Und noch ein update (9.2.2012): Der VfGH hat in seinem Erkenntnis vom 12.12.2011, B 1672/10, unter anderem unter Bezugnahme auf das hier besprochene Urteil,  ausgesprochen, dass § 13 Abs 3 ORF-G (wo von kommerzieller Werbung die Rede ist) verfassungskonform dahin zu verstehen ist, dass er auch nicht-kommerzielle, ideelle Werbung erfasst.

Wednesday, December 10, 2008

Beispielhafte Praxis: EU-Kommission lobt Österreich für DVB-H

Mobiles Fernsehen hat bislang europaweit noch nicht ganz so abgehoben wie sich das die Europäische Kommission gewünscht hat. Nachdem die Kommission sich im März dieses Jahres auf den DVB-H-Standard festgelegt hat (basierend auf Art 17 der RahmenRL), hat sie heute "Leitlinien für die Genehmigung von Mobilfernsehdiensten" beschlossen (so heißt es in der Presseaussendung; formal ist es eine Mitteilung mit dem Titel: "Rechtsrahmen für Mobilfernsehnetze und -dienste: Beispielhafte Genehmigungspraxis – das EU-Modell"). Die Kommission will damit "ihr starkes Engagement für den Ausbau neuer Dienste für die europäischen Verbraucher" demonstrieren; aber die knapp elf Seiten der Mitteilung umfassen eigentlich nur eine eher luftige Zusammenfassung von "best practices", von denen sich die Kommission wünscht, dass sie von den Mitgliedstaaten beachtet werden.

Österreich gehört zu den nur vier Mitgliedstaaten (neben Italien, Finnland und den Niederlanden), in denen - nach Ansicht der Kommission - eine "erfolgreiche kommerzielle Einführung des Mobilfernsehens" stattgefunden hat. Gesonderte Rechtsvorschriften für Mobilfernsehen gibt es nur in Österreich, Finnland, Frankreich und Deutschland.

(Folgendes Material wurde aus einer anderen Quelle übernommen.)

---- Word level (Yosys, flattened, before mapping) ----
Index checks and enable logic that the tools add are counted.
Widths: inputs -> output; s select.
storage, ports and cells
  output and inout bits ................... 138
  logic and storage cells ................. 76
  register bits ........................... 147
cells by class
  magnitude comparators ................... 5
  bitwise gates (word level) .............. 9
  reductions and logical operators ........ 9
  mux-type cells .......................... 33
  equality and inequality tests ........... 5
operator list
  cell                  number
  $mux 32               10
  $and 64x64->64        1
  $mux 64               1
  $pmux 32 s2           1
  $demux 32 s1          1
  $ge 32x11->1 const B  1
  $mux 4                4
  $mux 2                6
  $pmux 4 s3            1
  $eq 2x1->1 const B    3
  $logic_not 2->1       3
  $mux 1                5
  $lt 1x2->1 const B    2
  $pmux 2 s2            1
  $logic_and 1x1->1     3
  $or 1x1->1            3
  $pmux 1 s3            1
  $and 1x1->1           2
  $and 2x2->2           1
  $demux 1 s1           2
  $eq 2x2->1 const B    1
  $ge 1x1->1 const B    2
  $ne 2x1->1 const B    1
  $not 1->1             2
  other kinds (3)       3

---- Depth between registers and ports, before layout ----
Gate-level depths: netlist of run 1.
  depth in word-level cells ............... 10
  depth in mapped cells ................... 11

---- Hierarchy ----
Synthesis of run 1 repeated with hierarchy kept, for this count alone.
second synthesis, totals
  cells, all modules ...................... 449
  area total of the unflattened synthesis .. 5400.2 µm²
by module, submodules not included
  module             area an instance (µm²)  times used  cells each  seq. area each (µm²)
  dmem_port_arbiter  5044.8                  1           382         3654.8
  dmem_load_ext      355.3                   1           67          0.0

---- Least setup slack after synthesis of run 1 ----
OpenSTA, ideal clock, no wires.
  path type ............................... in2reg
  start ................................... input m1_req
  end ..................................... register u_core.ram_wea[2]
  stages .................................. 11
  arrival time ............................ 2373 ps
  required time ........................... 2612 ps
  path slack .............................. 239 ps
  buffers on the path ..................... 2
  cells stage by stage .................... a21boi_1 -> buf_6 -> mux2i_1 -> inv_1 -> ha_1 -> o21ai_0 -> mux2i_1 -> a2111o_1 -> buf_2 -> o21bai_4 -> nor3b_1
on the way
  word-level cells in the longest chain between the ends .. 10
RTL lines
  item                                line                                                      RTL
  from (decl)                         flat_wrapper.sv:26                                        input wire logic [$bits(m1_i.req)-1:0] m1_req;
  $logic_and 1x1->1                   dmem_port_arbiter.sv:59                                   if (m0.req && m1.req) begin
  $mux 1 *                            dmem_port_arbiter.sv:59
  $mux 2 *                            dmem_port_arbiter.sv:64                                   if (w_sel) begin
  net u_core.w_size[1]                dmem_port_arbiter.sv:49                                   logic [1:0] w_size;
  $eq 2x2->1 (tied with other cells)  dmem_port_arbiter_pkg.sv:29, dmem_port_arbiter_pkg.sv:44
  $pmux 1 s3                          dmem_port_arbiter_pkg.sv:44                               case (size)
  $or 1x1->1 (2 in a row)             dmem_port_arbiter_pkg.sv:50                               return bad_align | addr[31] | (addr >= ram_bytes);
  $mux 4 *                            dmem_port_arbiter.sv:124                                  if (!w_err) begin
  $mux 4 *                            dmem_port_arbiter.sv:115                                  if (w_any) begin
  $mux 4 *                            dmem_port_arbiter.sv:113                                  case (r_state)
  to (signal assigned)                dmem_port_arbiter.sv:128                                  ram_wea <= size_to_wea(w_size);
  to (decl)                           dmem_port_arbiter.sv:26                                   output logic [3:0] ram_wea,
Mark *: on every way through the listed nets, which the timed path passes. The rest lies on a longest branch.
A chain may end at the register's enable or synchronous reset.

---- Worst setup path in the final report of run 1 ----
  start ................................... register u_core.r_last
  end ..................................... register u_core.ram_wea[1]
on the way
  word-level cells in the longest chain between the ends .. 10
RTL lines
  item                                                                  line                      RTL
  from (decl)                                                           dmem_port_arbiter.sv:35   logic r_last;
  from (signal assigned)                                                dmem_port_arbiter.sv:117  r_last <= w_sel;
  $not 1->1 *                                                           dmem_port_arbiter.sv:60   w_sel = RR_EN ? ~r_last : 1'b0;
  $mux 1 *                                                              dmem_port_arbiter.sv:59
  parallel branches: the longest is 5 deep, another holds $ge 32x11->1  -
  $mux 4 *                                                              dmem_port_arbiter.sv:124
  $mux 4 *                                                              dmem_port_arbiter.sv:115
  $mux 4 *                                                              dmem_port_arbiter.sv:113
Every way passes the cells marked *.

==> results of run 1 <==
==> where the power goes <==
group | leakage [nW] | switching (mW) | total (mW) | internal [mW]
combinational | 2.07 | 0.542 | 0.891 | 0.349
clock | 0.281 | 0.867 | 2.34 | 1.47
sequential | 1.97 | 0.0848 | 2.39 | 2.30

Bei der Beurteilung der drei Hauptregulierungsmodelle, die von der Kommission in Europa ausgemacht werden, schneidet Österreich mit seinem "integrierten Ansatz" am besten ab (Seite 5 der Mitteilung); die Kommission sieht diesen Zugang als "beispielhafte Praxis", nach dem sich nationale Genehmigungsregelungen für das Mobilfernsehen richten sollten.

Und weil sich die Kommission offenbar gar so freut, dass Österreich hier vorangeht, ist sie auch in der sonstigen Beurteilung milde: so weist sie zwar (auf Seite 9 der Mitteilung) darauf hin, dass "keine Übertragungspflichten im Mobilfernsehen auferlegt werden dürfen", verzichtet aber darauf, die österreichische Regelung in § 25a Abs. 5 Z 6 PrTV-G, die genau solche must carry-Bestimmungen (allerdings befristet bis Ende 2009) enthält, besonders hervorzuheben.